##### Provided data
**src/design/b2h_pkg.sv**
```systemverilog
// Shared types, constants and the divider step for the BGR to HSV pixel converter.
package b2h_pkg;

	localparam int unsigned CHAN_W = 8;
	localparam int unsigned DIFF_W = CHAN_W + 1;
	// Numerators reach 360*255+255 for hue, so the remainder needs 17 bits.
	localparam int unsigned REM_W = 17;
	localparam int unsigned DVSR_W = CHAN_W + 1;
	localparam int unsigned QUO_W = CHAN_W;
	localparam int unsigned HUE_T_W = 19;

	localparam logic [QUO_W-1:0] HUE_WRAP = QUO_W'(180);
	localparam logic signed [HUE_T_W-1:0] HUE_GREEN_BASE = HUE_T_W'(120);
	localparam logic signed [HUE_T_W-1:0] HUE_BLUE_BASE = HUE_T_W'(240);
	localparam logic signed [HUE_T_W-1:0] HUE_SLOPE = HUE_T_W'(60);
	localparam logic signed [HUE_T_W-1:0] HUE_FULL = HUE_T_W'(360);

	typedef struct packed {
		logic [CHAN_W-1:0] blue_in;
		logic [CHAN_W-1:0] green_in;
		logic [CHAN_W-1:0] red_in;
	} pix_in_t;

	typedef struct packed {
		logic [CHAN_W-1:0] hue_out;
		logic [CHAN_W-1:0] sat_out;
		logic [CHAN_W-1:0] val_out;
	} pix_out_t;

	typedef enum logic [1:0] {
		SEC_RED,
		SEC_GREEN,
		SEC_BLUE
	} sector_t;

	// One restoring division in flight: partial remainder, divisor and quotient so far.
	typedef struct packed {
		logic [REM_W-1:0] rem;
		logic [DVSR_W-1:0] dvsr;
		logic [QUO_W-1:0] quo;
	} div_t;

	typedef struct packed {
		div_t sat_div;
		div_t hue_div;
		logic sat_zero;
		logic hue_zero;
		logic [CHAN_W-1:0] val;
	} div_stage_t;

	// Two quotient bits, starting at bit hi_bit and working downwards.
	function automatic div_t div_two_bits(div_t x, int unsigned hi_bit);
		div_t y;
		logic [REM_W-1:0] shifted;
		y = x;
		for (int unsigned j = 0; j < 2; j++) begin
			shifted = REM_W'(y.dvsr) << (hi_bit - j);
			if (y.rem >= shifted) begin
				y.rem = y.rem - shifted;
				y.quo = {y.quo[QUO_W-2:0], 1'b1};
			end else begin
				y.quo = {y.quo[QUO_W-2:0], 1'b0};
			end
		end
		return y;
	endfunction

endpackage

```
**src/design/bgr_to_hsv_pixel.sv**
```systemverilog
// Pipelined BGR to HSV conversion, one pixel per clock unless hsv_ready stalls it.
//
// Pixels enter on pix with pix_valid and pix_ready; results leave on hsv with
// hsv_valid and hsv_ready. A beat moves on a channel at a rising edge with
// valid and ready both high. Each pixel yields exactly one result beat.
// The input beat is registered in stage one, and its result passes through
// stages two to seven; hsv_valid is the stage seven valid bit. Throughput is
// one pixel per cycle while hsv_ready holds high: every stage is a register,
// and restoring dividers for saturation and hue span four stages, two quotient
// bits per stage. Stage one finds maximum, minimum and sector; stage two
// forms the numerators; stages three to six divide; stage seven applies the
// hue wrap and the grey and black cases and is the output register.
// Reset clears all valid bits, so the pipeline comes up empty.
// When hsv_ready is low, a full stage holds while the stage after it holds,
// and pix_ready falls once the whole pipeline is full; no beat is lost
// or repeated.
module bgr_to_hsv_pixel (
	input  logic clk,
	input  logic arst_n,
	input  logic pix_valid,
	output logic pix_ready,
	input  b2h_pkg::pix_in_t pix,
	output logic hsv_valid,
	input  logic hsv_ready,
	output b2h_pkg::pix_out_t hsv
);

	localparam int unsigned CW = b2h_pkg::CHAN_W;
	localparam int unsigned TW = b2h_pkg::HUE_T_W;

	logic valid_s1, valid_s2, valid_s3, valid_s4, valid_s5, valid_s6, valid_s7;
	logic en_s1, en_s2, en_s3, en_s4, en_s5, en_s6, en_s7;

	assign en_s7 = !valid_s7 || hsv_ready;
	assign en_s6 = !valid_s6 || en_s7;
	assign en_s5 = !valid_s5 || en_s6;
	assign en_s4 = !valid_s4 || en_s5;
	assign en_s3 = !valid_s3 || en_s4;
	assign en_s2 = !valid_s2 || en_s3;
	assign en_s1 = !valid_s1 || en_s2;
	assign pix_ready = en_s1;

	always_ff @(posedge clk or negedge arst_n) begin
		if (!arst_n) begin
			valid_s1 <= 1'b0;
			valid_s2 <= 1'b0;
			valid_s3 <= 1'b0;
			valid_s4 <= 1'b0;
			valid_s5 <= 1'b0;
			valid_s6 <= 1'b0;
			valid_s7 <= 1'b0;
		end else begin
			if (en_s1) valid_s1 <= pix_valid;
			if (en_s2) valid_s2 <= valid_s1;
			if (en_s3) valid_s3 <= valid_s2;
			if (en_s4) valid_s4 <= valid_s3;
			if (en_s5) valid_s5 <= valid_s4;
			if (en_s6) valid_s6 <= valid_s5;
			if (en_s7) valid_s7 <= valid_s6;
		end
	end

	// Stage one: maximum, minimum and the sector of the largest channel.
	logic [CW-1:0] mx_c, mn_c;
	logic signed [b2h_pkg::DIFF_W-1:0] diff_c;
	b2h_pkg::sector_t sec_c;

	always_comb begin
		if (pix.red_in >= pix.green_in && pix.red_in >= pix.blue_in) begin
			sec_c = b2h_pkg::SEC_RED;
			mx_c = pix.red_in;
			diff_c = signed'({1'b0, pix.green_in}) - signed'({1'b0, pix.blue_in});
		end else if (pix.green_in >= pix.blue_in) begin
			sec_c = b2h_pkg::SEC_GREEN;
			mx_c = pix.green_in;
			diff_c = signed'({1'b0, pix.blue_in}) - signed'({1'b0, pix.red_in});
		end else begin
			sec_c = b2h_pkg::SEC_BLUE;
			mx_c = pix.blue_in;
			diff_c = signed'({1'b0, pix.red_in}) - signed'({1'b0, pix.green_in});
		end
		mn_c = pix.red_in;
		if (pix.green_in < mn_c) mn_c = pix.green_in;
		if (pix.blue_in < mn_c) mn_c = pix.blue_in;
	end

	logic [CW-1:0] mx_s1, d_s1;
	logic signed [b2h_pkg::DIFF_W-1:0] diff_s1;
	b2h_pkg::sector_t sec_s1;

	always_ff @(posedge clk) begin
		if (en_s1) begin
			mx_s1 <= mx_c;
			d_s1 <= mx_c - mn_c;
			diff_s1 <= diff_c;
			sec_s1 <= sec_c;
		end
	end

	// Stage two: hue scaled by delta, wrapped to be non-negative, and both numerators.
	logic signed [TW-1:0] d_t, diff_t, base_c, t_c, t_wrap_c;
	logic [b2h_pkg::REM_W-1:0] sat_num_c, hue_num_c;

	always_comb begin
		d_t = signed'({{(TW - CW){1'b0}}, d_s1});
		diff_t = TW'(diff_s1);
		unique case (sec_s1)
			b2h_pkg::SEC_RED: base_c = '0;
			b2h_pkg::SEC_GREEN: base_c = TW'(b2h_pkg::HUE_GREEN_BASE * d_t);
			b2h_pkg::SEC_BLUE: base_c = TW'(b2h_pkg::HUE_BLUE_BASE * d_t);
			default: base_c = '0;
		endcase
		t_c = base_c + TW'(b2h_pkg::HUE_SLOPE * diff_t);
		if (t_c < 0)
			t_wrap_c = t_c + TW'(b2h_pkg::HUE_FULL * d_t);
		else
			t_wrap_c = t_c;
		hue_num_c = b2h_pkg::REM_W'(t_wrap_c + d_t);
		// 255*d is d*256 - d; half the maximum gives round to nearest.
		sat_num_c = ({1'b0, d_s1, 8'b0} - b2h_pkg::REM_W'(d_s1))
			+ b2h_pkg::REM_W'(mx_s1 >> 1);
	end

	b2h_pkg::div_stage_t dv_s2, dv_s3, dv_s4, dv_s5, dv_s6;

	always_ff @(posedge clk) begin
		if (en_s2) begin
			dv_s2.sat_div.rem <= sat_num_c;
			dv_s2.sat_div.dvsr <= b2h_pkg::DVSR_W'(mx_s1);
			dv_s2.sat_div.quo <= '0;
			dv_s2.hue_div.rem <= hue_num_c;
			dv_s2.hue_div.dvsr <= {d_s1, 1'b0};
			dv_s2.hue_div.quo <= '0;
			dv_s2.sat_zero <= (mx_s1 == '0);
			dv_s2.hue_zero <= (d_s1 == '0);
			dv_s2.val <= mx_s1;
		end
	end

	// Stages three to six: two quotient bits per stage for both divisions.
	function automatic b2h_pkg::div_stage_t step(b2h_pkg::div_stage_t x,
			int unsigned hi_bit);
		b2h_pkg::div_stage_t y;
		y = x;
		y.sat_div = b2h_pkg::div_two_bits(x.sat_div, hi_bit);
		y.hue_div = b2h_pkg::div_two_bits(x.hue_div, hi_bit);
		return y;
	endfunction

	always_ff @(posedge clk) begin
		if (en_s3) dv_s3 <= step(dv_s2, 7);
		if (en_s4) dv_s4 <= step(dv_s3, 5);
		if (en_s5) dv_s5 <= step(dv_s4, 3);
		if (en_s6) dv_s6 <= step(dv_s5, 1);
	end

	// Stage seven: a hue of exactly 180 wraps to 0; black and grey force zeros.
	b2h_pkg::pix_out_t out_s7;

	always_ff @(posedge clk) begin
		if (en_s7) begin
			out_s7.val_out <= dv_s6.val;
			out_s7.sat_out <= dv_s6.sat_zero ? '0 : dv_s6.sat_div.quo;
			if (dv_s6.hue_zero || dv_s6.hue_div.quo >= b2h_pkg::HUE_WRAP)
				out_s7.hue_out <= '0;
			else
				out_s7.hue_out <= dv_s6.hue_div.quo;
		end
	end

	assign hsv_valid = valid_s7;
	assign hsv = out_s7;

endmodule
```
**config.mk**
```make
export PLATFORM = sky130hd
export DESIGN_NAME = bgr_to_hsv_pixel
export DESIGN_NICKNAME = d
export VERILOG_FILES = /design/src/design/b2h_pkg.sv /design/src/design/bgr_to_hsv_pixel.sv
export SDC_FILE = /design/constraint.sdc
export NUM_CORES = 1
export LEC_CHECK = 0
export ABC_AREA = 1
export BUFFER_PORTS_ARGS = -buffer_cell sky130_fd_sc_hd__buf_2
export CAP_MARGIN = 5
export CELL_PAD_IN_SITES_DETAIL_PLACEMENT = 0
export CELL_PAD_IN_SITES_GLOBAL_PLACEMENT = 1
export CORE_MARGIN = 2
export CORE_UTILIZATION = 45
export CTS_CLUSTER_SIZE = 28
export DETAILED_ROUTE_END_ITERATION = 7
export PLACE_DENSITY_LB_ADDON = 0.2
export SETUP_SLACK_MARGIN = 0.3
export SLEW_MARGIN = 20
export SYNTH_ARGS = -nofsm -noshare
export SYNTH_HDL_FRONTEND = slang
export SYNTH_SLANG_ARGS = --single-unit
```
**constraint.sdc**
```tcl
create_clock -name clk -period 7.7 [get_ports clk]
set_input_delay 0.77 -clock clk [delete_from_list [all_inputs] [get_ports clk]]
set_output_delay 0.77 -clock clk [all_outputs]
set_load 0.01 [all_outputs]
```
==> results.md <==
* Buffers on Ports at 53
* TritonCTS clock tree: yes
* # diodes at 0
* Ranking of synthesized cells by area: edfxtp_1, ha_1, nand2_1
* RSZ-0062 raised after global routing: false
* Antenna-violating nets left at 0
* Routability Congestion at 0.900
* Ys flop type: edfxtp_1
* CTS Sinks at 308
* Final WL at 64.3 mm
* Met3 Use GR at 0.0213
* Syn_nets at around 3,500
* Starting Density at 0.455
* Busiest grt layer: met2
* Seq cells post-synth at a little over 300
* Final slew viol count at 0
* I/O Pins at 54
* Area grow syn2layout at 9.14%
* # setup viols final at 0
* Placed cell count at about 3,900
* HP Class: input pin to async pin
* Netlist cell types at 57
* Status: finished, final reports clean
* EDFF count, synth at 301
* Largest net degree at the start of global routing at 65
* Setup tns final at 0 ns
* Rel. slew slack at 0.290
* Clock transition at the registers of the reported paths at 0.06 ns
* First-pass GRT wire length at 105 mm
* Sequential area share after synthesis at 0.359
* Cell family with most CP delay: adder cells
* Startpoint types: flip-flop
* Std cell rows at 87
* CTS max path bufs at 3
* Final Cycle Share at 0.877
* F_max at between 100 and 150 MHz
* Core area at 56,400 um2
* GR Layer Usage met2 at 0.416
* # DRC at 0
* GR Overflow Total at 0
* Die area at 59,000 um2
* First-pass DRT Iterations at 5
* Worst skew pair latency at 0.55 ns
* CP Max Fanout at 11
* Crit path kind: flip-flop to flip-flop
* Initial DRC count at 1,130
* Via count at 20,400
* Grt met1 use at 0.263
* Worst EP arrival at 7.05 ns
* Crit end category: flip-flop
* Asr flop ratio synth at 0.0227
* Total number of yosys warnings at 0
* Nets@finish at around 3,500
* Vias in the first global route at 20,400
* Non-filler cells, final at 3,951
* Mapped Avg Cell Area at 8.29 um2
* Slew @ Worst Pin at around 1.1 ns
* Max-capacitance violation count at 0
* Vias per cell at 5.16
* Detailed Place HPWL at between 50 and 60 mm
* Layout cells sized above 1 at 0.0707
* Slowest cell delay on critical path at 0.51 ns
* Num CTS Buffers at 36
* Initial antenna violation count at 0
* H-tree depth at 2
* Die height at 243 um
* Critical Path Most Common Cell: nand2_1
* Per-cell routed wire length at 16.3 um
* Syn Std Cell Area at 25,700 um2
* Worst clock skew at 0.0312 ns
* Worst path bufs/invs at 4
* Hold Violations, Final at 0
* Post-route minimum period at 6.76 ns
* All-Layer GR Usage at 0.221
* Top-area cell type share of the netlist area at 0.352
* Area leader, netlist: edfxtp_1
* DIE WIDTH at around 240 um
* Post-Syn Instances at roughly 3,100
* CP required at 7.99 ns
* CP max-delay cell: fa_1
* Clock Tree Root: clkbuf_16
-- synth_stat cells (9+ instances only) --
cell type and number:
nor2_1 218, o21ai_0 164, edfxtp_1 301, nor4_1 13
nand2_1 695, ha_1 276, clkbuf_1 14, nand3_1 170
nor3_1 33, a31oi_1 17, nand3_2 9, inv_2 9
or2_2 23, nand4_1 50, nand3b_1 13, xnor2_1 59
o211ai_1 14, nand2_2 18, inv_1 491, a21oi_1 192
xor2_1 117, o21bai_1 10, fa_1 59, a21o_1 15
buf_6 9, nor2_2 12
-- per-layer routing --
metal	wire length, um	up-vias
met1	27300	9458
met2	33200	360
met4	1770	0
li1	-	10500
met5	0	-
met3	1970	90
-- registers in the layout, summed over array words and instances, names as in the netlist, 2 cells and up --
name,count
d_s1,8
diff_s1,9
dv_s2,50
dv_s3,54
dv_s4,58
dv_s5,62
dv_s6,26
hsv,24
mx_s1,8
sec_s1,2
-- cell type report --
cell class | count | area (um2)
flip-flops and latches | 308 | 9210
multi-input cells | 2256 | 14400
inverters | 501 | 1880
clock inverters | 21 | 256
repair buffers | 66 | 363
fillers | 5506 | 28400
well taps | 756 | 946
clock buffers | 43 | 958
-- cell families after synthesis --
family / count (synthesis) / synth area share
buffers and inverters: 530 / 0.0806
xor gates and xnor gates: 176 / 0.0601
adders and majority gates: 335 / 0.181
and+or+nand+nor: 1283 / 0.220
muxes: 2 / 0.000878
AOI/OAI and AO/OA: 460 / 0.0989
DFF: 308 / 0.359
-- layout by cell type (no fill, tap or decap), types with 6 or more instances in the layout --
cell | synthesis | routed
o21ai_0 | 164 | 163
xnor2_1 | 59 | 59
clkinv_2 | 0 | 8
xor2_1 | 117 | 117
or2_2 | 23 | 23
edfxtp_1 | 301 | 301
inv_1 | 491 | 487
nand4_1 | 50 | 50
nor4_1 | 13 | 13
nand2_4 | 8 | 9
buf_4 | 2 | 13
nor3_1 | 33 | 33
o21ai_2 | 7 | 7
a21oi_1 | 192 | 192
fa_1 | 59 | 59
nor2_2 | 12 | 12
dfrtp_1 | 7 | 7
nand3_1 | 170 | 170
nand3b_1 | 13 | 13
buf_2 | 3 | 53
o21bai_1 | 10 | 10
clkbuf_16 | 0 | 37
o22ai_1 | 8 | 8
nand2_2 | 18 | 17
nand2_1 | 695 | 695
nor2_1 | 218 | 218
a211oi_1 | 6 | 6
a21o_1 | 15 | 15
o211ai_1 | 14 | 14
o21ai_1 | 6 | 7
ha_1 | 276 | 276
nand3_2 | 9 | 9
inv_2 | 9 | 12
a31oi_1 | 17 | 17
-- stage by stage --
stage / area [um2] / util / hold WS, ns / setup WS (ns)
5_1_grt: 28000 / 0.497 / 0.0602 / 0.355
6_report: 28000 / 0.497 / 0.0789 / 0.945
3_3_place_gp: 26700 / 0.474 / 0.402 / 0.908
2_1_floorplan: 25700 / - / 0.400 / 0.714
3_5_place_dp: 26700 / 0.474 / 0.405 / 0.733
4_1_cts: 28000 / 0.496 / 0.0476 / 0.715
-- worst paths after layout --
| check | start | endpoint | slack, ns | cells after the start |
|---|---|---|---|---|
| setup / recovery | diff_s1[2] | dv_s2[41] | 0.94 | 38 |
| hold / removal | arst_n | hsv_valid | 0.08 | 1 |
| setup reg to reg | diff_s1[2] | dv_s2[41] | 0.94 | 38 |
| hold reg to reg | dv_s4[12] | dv_s5[14] | 0.41 | 0 |
| max in group asynchronous | arst_n | valid_s1 | 7.37 | 1 |
| min in group clk | dv_s4[12] | dv_s5[14] | 0.41 | 0 |
-- timing repair --
item,4_1_cts,5_1_grt
hold buffers,0,0
resized for setup,0,2
hold endpoints to repair,0,0
setup endpoints to repair,0,7
buffers inserted,0,7
Power is not shown: default switching activity piles up to over one toggle a cycle in this logic, so the estimate is an artifact.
##########
## [Instructions to follow]
Wherever the string "unsigned" is found in the entries, copy the line it sits in.

## [Worked solution]
	localparam int unsigned CHAN_W = 8;
	localparam int unsigned DIFF_W = CHAN_W + 1;
	localparam int unsigned REM_W = 17;
	localparam int unsigned DVSR_W = CHAN_W + 1;
	localparam int unsigned QUO_W = CHAN_W;
	localparam int unsigned HUE_T_W = 19;
	function automatic div_t div_two_bits(div_t x, int unsigned hi_bit);
		for (int unsigned j = 0; j < 2; j++) begin
	localparam int unsigned CW = b2h_pkg::CHAN_W;
	localparam int unsigned TW = b2h_pkg::HUE_T_W;
			int unsigned hi_bit);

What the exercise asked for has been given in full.